Supplied material:
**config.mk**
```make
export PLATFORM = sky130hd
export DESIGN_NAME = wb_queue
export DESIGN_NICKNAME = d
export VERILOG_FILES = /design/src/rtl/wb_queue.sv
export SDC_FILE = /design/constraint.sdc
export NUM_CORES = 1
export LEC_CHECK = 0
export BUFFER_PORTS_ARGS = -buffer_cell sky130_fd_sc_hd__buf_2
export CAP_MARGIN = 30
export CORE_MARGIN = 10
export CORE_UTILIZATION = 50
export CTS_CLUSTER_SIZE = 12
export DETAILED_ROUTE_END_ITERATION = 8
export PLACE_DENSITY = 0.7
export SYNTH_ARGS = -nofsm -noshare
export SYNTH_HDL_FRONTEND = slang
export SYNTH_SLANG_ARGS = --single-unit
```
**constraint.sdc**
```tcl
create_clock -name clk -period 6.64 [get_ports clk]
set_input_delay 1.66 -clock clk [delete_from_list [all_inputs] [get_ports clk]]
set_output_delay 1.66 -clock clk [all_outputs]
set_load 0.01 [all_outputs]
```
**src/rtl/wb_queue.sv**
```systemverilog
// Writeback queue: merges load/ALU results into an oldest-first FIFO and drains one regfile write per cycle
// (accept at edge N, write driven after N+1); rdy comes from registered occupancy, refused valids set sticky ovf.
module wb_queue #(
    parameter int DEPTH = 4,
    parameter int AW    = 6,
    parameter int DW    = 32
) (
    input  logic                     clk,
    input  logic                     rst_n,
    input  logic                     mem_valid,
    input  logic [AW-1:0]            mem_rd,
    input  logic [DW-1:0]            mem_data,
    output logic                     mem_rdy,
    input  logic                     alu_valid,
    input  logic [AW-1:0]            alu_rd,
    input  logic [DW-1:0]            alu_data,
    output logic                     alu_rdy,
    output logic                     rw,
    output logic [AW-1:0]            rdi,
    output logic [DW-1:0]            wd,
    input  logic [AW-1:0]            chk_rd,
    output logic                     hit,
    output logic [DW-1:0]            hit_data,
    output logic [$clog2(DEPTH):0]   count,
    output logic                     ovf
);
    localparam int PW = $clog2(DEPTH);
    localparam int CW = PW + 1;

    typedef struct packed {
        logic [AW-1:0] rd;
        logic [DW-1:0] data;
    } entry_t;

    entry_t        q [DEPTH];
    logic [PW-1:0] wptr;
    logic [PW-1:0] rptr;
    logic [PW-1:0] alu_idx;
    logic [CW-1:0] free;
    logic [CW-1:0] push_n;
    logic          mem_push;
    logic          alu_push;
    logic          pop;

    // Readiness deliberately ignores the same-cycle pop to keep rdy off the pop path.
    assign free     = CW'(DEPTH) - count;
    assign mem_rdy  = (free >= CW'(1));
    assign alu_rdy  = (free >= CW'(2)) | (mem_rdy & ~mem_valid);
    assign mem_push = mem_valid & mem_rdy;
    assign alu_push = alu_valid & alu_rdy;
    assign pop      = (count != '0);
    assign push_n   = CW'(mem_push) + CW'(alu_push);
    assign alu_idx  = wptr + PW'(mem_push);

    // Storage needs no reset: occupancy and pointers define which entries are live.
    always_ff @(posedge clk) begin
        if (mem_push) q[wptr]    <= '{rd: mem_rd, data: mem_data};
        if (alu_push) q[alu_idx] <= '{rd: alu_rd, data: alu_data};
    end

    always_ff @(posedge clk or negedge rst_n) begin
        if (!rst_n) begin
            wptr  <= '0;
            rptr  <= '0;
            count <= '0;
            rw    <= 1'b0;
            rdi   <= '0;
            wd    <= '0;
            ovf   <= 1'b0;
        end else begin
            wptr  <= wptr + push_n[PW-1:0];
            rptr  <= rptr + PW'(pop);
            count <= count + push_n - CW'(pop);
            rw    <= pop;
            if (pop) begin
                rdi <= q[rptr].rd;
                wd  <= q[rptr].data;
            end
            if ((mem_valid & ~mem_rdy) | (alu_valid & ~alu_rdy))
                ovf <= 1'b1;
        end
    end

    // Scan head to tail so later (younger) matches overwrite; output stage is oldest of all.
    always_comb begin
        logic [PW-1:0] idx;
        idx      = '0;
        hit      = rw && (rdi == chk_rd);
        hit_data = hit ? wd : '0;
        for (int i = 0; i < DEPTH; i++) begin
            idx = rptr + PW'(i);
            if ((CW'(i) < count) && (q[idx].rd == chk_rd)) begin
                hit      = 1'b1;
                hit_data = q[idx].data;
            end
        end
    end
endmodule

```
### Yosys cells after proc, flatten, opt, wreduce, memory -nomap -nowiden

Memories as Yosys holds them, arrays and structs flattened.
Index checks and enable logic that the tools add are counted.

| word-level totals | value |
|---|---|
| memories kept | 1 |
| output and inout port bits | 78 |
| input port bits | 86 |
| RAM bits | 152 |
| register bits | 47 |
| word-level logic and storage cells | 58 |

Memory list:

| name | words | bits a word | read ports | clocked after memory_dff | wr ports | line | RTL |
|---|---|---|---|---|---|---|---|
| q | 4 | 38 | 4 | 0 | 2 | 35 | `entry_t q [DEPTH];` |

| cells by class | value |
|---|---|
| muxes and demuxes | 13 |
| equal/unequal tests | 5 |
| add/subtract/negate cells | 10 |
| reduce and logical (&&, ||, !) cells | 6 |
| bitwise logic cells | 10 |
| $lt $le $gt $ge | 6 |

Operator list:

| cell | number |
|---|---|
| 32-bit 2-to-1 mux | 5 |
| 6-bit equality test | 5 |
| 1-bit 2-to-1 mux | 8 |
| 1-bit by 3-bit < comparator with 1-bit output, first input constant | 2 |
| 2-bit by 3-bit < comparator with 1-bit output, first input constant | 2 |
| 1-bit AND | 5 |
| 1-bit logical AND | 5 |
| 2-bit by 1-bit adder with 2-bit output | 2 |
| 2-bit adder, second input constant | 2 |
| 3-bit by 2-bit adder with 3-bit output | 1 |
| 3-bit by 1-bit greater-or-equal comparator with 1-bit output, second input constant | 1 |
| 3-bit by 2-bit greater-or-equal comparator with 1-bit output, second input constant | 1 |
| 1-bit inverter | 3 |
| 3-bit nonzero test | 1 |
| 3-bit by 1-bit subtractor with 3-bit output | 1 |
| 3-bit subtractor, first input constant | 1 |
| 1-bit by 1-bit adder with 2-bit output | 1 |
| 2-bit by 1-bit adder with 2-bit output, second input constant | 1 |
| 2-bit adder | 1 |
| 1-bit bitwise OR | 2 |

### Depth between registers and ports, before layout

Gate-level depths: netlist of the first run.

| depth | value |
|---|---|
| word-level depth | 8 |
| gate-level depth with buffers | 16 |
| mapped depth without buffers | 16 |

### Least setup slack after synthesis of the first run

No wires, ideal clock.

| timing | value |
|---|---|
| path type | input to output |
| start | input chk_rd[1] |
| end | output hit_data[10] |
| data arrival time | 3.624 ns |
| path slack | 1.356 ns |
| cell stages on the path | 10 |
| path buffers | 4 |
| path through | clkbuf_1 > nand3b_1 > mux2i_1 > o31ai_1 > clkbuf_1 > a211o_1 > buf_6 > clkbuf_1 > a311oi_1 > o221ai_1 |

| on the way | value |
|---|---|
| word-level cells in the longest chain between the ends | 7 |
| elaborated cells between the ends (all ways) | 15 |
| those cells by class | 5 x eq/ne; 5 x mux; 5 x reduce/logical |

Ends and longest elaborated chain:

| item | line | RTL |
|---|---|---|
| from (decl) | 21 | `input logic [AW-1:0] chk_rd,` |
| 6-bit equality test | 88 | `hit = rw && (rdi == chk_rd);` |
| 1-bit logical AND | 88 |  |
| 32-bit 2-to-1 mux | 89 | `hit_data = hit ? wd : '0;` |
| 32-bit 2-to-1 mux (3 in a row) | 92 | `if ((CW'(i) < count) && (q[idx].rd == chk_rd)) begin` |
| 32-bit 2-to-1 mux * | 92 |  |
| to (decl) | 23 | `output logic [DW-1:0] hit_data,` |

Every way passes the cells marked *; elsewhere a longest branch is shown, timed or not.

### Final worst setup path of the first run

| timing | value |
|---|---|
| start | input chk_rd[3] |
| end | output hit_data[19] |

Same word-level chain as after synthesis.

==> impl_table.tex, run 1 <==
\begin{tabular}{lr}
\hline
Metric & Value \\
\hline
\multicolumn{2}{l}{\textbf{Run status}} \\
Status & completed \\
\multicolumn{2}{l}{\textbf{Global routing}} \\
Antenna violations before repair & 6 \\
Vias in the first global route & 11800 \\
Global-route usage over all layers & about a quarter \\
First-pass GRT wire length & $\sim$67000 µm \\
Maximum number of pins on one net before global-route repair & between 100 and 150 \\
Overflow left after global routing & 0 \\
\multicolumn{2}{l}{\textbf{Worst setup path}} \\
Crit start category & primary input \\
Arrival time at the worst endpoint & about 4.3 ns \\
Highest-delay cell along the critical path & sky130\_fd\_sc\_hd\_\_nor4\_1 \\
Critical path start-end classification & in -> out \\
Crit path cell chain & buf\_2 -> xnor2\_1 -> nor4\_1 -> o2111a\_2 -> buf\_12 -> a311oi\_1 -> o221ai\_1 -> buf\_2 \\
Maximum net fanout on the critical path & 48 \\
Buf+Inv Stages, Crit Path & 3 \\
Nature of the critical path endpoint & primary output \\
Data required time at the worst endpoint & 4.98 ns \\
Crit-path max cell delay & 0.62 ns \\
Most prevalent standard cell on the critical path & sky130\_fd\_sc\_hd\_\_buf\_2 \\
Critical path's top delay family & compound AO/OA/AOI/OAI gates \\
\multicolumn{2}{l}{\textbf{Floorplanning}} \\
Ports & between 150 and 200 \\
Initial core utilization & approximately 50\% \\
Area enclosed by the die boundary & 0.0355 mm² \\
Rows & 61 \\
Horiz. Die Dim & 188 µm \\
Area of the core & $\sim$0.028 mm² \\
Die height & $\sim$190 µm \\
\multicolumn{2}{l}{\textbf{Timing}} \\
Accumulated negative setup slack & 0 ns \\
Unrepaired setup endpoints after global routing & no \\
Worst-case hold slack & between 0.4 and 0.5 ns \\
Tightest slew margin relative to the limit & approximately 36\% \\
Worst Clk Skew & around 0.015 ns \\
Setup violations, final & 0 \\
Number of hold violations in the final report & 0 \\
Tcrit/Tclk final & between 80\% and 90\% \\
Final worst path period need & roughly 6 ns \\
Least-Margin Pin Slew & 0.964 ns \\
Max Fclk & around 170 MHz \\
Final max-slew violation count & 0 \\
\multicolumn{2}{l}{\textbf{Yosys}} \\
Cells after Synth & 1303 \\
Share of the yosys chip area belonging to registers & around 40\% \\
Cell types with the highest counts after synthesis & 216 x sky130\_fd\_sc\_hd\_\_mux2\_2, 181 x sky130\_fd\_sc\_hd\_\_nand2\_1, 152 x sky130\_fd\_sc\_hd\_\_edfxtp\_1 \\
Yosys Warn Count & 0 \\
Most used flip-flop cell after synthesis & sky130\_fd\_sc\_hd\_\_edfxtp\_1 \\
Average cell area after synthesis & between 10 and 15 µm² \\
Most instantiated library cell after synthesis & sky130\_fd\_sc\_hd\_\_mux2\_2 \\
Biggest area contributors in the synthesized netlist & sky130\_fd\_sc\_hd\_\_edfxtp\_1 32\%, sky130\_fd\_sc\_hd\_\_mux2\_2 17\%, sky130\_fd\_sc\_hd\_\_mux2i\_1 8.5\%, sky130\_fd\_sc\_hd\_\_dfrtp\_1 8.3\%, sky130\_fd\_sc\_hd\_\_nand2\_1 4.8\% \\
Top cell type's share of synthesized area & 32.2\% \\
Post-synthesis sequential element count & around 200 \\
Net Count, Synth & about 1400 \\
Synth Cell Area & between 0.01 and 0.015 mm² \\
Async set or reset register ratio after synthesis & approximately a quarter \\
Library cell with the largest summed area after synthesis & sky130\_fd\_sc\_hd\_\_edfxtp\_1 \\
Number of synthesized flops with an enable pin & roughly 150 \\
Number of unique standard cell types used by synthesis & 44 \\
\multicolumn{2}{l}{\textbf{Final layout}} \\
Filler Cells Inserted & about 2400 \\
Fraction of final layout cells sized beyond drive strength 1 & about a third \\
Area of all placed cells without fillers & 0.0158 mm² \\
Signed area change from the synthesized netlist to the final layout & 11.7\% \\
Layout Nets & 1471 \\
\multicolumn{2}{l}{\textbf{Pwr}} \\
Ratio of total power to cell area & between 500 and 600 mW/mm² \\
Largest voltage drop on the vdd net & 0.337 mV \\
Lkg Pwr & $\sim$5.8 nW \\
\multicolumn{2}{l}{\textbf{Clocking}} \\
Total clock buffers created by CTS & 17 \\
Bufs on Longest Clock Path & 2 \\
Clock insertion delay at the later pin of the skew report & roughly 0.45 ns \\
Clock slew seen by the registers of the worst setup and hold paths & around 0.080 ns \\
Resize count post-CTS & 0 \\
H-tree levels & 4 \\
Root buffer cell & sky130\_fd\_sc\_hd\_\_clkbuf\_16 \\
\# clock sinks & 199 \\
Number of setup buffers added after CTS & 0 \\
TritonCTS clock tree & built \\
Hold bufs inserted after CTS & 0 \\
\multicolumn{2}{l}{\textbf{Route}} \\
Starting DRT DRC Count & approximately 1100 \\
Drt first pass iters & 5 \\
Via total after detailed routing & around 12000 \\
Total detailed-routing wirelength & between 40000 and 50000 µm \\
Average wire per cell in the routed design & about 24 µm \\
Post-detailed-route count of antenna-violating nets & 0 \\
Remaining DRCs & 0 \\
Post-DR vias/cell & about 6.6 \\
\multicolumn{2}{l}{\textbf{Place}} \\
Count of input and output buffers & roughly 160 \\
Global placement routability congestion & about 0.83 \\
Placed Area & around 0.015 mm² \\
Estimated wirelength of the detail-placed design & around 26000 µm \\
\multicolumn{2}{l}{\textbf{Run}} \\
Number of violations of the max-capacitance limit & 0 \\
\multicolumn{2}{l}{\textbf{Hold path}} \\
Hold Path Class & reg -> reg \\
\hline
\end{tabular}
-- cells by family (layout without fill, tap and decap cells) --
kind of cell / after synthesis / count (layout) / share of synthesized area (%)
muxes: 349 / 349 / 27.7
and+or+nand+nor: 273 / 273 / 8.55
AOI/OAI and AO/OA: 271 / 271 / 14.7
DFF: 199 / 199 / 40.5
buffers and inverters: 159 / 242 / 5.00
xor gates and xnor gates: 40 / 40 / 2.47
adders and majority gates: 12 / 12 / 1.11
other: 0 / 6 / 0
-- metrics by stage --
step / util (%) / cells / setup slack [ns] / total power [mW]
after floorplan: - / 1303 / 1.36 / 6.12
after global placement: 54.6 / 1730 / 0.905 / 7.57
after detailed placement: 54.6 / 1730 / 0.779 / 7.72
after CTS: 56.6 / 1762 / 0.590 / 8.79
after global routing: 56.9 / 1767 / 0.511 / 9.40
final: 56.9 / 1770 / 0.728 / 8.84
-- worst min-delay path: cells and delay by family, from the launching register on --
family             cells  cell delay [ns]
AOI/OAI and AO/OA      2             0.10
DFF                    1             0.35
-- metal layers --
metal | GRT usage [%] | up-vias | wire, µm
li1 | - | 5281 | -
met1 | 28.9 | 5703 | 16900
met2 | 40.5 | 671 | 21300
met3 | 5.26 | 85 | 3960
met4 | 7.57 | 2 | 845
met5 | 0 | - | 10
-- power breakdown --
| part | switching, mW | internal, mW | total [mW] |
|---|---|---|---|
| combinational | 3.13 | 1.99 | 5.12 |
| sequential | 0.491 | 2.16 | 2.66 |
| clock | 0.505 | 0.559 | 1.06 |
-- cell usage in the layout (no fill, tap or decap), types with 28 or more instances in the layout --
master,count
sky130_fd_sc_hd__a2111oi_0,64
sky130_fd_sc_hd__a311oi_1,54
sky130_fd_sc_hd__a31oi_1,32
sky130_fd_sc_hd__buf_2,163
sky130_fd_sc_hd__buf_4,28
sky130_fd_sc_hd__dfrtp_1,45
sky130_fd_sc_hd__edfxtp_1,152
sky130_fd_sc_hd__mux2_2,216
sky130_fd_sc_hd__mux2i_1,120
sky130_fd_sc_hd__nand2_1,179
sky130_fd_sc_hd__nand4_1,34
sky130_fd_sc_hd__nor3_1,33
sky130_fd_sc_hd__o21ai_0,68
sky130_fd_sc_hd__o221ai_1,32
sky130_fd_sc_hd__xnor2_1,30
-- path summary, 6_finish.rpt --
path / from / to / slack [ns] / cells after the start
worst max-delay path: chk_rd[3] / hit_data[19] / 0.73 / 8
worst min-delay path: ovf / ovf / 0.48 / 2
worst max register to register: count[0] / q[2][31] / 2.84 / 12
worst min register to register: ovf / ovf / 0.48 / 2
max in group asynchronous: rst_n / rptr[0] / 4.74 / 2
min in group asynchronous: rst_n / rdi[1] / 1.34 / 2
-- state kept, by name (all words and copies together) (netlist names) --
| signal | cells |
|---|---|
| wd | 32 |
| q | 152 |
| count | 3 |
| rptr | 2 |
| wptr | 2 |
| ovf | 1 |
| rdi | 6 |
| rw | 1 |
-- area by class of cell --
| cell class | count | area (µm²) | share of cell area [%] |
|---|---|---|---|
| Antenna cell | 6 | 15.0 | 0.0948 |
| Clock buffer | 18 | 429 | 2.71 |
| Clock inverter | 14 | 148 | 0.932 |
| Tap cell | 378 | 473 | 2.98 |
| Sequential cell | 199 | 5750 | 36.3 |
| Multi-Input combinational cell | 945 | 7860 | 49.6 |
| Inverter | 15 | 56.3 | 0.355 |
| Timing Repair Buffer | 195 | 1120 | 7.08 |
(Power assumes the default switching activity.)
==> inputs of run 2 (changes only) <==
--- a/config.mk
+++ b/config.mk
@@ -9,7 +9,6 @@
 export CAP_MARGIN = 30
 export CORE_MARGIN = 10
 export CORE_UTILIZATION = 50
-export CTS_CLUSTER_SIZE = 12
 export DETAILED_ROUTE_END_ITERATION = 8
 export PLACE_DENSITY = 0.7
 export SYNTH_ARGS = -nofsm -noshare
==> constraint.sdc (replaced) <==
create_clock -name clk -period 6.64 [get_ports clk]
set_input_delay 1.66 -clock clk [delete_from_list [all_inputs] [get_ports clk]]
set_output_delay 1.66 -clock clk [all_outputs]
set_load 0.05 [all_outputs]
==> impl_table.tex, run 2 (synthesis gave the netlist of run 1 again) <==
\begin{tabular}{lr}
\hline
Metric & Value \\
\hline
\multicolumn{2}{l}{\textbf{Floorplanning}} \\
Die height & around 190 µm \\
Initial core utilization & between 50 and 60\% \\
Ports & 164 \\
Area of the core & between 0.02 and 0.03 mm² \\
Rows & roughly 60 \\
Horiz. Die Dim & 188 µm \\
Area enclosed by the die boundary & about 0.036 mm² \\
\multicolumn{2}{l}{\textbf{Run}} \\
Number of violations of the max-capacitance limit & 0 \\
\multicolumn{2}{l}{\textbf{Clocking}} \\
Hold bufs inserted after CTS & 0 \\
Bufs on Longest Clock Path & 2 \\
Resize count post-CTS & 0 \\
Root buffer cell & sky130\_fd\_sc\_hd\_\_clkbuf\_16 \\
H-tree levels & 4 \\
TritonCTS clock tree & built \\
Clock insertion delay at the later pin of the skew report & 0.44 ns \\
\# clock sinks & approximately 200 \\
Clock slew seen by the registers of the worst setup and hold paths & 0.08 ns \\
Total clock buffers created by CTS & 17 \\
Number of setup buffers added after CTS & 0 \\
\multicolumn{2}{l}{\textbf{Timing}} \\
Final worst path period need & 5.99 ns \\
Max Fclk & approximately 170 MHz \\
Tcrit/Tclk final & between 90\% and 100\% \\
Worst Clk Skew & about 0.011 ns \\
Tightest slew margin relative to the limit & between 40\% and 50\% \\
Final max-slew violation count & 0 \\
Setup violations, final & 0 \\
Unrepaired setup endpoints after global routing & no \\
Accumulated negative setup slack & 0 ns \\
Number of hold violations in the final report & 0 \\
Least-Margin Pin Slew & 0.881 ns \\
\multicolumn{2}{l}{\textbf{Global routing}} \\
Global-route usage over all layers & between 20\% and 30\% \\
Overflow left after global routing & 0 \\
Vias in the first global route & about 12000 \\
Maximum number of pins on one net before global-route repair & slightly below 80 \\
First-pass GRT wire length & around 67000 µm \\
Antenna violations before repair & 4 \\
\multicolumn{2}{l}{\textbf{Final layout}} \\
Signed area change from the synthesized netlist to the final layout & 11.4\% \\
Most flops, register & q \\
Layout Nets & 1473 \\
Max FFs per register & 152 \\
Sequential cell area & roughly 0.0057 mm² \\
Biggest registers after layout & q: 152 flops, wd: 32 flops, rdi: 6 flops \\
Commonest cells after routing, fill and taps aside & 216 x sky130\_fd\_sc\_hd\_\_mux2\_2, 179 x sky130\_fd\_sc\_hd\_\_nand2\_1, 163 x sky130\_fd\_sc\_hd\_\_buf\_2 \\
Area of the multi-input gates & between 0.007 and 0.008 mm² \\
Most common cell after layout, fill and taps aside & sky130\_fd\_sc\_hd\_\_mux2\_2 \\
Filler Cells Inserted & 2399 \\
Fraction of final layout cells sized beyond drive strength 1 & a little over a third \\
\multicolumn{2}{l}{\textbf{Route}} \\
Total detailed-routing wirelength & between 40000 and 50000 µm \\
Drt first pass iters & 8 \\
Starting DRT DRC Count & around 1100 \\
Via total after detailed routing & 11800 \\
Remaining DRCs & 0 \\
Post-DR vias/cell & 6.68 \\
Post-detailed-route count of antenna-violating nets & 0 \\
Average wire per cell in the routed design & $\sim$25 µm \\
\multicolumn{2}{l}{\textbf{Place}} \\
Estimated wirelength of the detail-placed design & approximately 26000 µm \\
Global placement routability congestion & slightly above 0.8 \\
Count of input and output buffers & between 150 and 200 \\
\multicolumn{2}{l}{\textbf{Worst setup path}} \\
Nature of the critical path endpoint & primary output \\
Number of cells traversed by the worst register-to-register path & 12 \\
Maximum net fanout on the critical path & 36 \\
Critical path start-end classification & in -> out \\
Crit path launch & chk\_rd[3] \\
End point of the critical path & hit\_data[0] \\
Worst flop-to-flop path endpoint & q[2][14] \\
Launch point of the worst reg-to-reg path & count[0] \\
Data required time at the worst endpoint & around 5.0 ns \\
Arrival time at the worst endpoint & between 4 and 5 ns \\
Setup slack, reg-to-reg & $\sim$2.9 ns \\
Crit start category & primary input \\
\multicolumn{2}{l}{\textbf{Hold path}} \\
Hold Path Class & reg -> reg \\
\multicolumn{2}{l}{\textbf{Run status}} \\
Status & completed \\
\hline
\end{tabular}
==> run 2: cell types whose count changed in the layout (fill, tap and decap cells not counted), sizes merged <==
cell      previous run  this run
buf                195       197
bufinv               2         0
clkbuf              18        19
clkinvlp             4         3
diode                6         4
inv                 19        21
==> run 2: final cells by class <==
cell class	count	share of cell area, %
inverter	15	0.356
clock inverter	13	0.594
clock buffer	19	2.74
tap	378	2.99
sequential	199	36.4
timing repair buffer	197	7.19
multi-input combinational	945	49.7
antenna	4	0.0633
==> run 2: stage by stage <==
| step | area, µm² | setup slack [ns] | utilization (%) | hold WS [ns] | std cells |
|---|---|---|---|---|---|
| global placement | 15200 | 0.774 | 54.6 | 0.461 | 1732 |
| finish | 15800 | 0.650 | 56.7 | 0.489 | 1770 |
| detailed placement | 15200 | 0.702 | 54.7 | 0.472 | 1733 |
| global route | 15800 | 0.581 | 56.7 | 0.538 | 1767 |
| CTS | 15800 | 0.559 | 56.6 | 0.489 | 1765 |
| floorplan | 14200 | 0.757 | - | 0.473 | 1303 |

==

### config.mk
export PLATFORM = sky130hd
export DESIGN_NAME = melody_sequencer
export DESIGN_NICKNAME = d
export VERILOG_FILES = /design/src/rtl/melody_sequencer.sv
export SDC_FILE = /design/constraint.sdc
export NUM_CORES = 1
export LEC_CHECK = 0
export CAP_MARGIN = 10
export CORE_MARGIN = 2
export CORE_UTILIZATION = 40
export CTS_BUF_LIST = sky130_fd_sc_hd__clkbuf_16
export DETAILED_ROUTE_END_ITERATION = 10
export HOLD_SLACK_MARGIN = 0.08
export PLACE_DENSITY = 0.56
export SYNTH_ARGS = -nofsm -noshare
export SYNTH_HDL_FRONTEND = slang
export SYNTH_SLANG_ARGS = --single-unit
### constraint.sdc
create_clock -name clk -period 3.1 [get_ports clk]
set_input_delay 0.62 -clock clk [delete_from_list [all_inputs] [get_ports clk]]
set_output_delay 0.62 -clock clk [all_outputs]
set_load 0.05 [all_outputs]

What is expected: Search the listing for the string "about". Copy each line where it is found.

Output for this exercise:
Global-route usage over all layers & about a quarter \\
Arrival time at the worst endpoint & about 4.3 ns \\
Net Count, Synth & about 1400 \\
Filler Cells Inserted & about 2400 \\
Fraction of final layout cells sized beyond drive strength 1 & about a third \\
Average wire per cell in the routed design & about 24 µm \\
Post-DR vias/cell & about 6.6 \\
Global placement routability congestion & about 0.83 \\
Area enclosed by the die boundary & about 0.036 mm² \\
Worst Clk Skew & about 0.011 ns \\
Vias in the first global route & about 12000 \\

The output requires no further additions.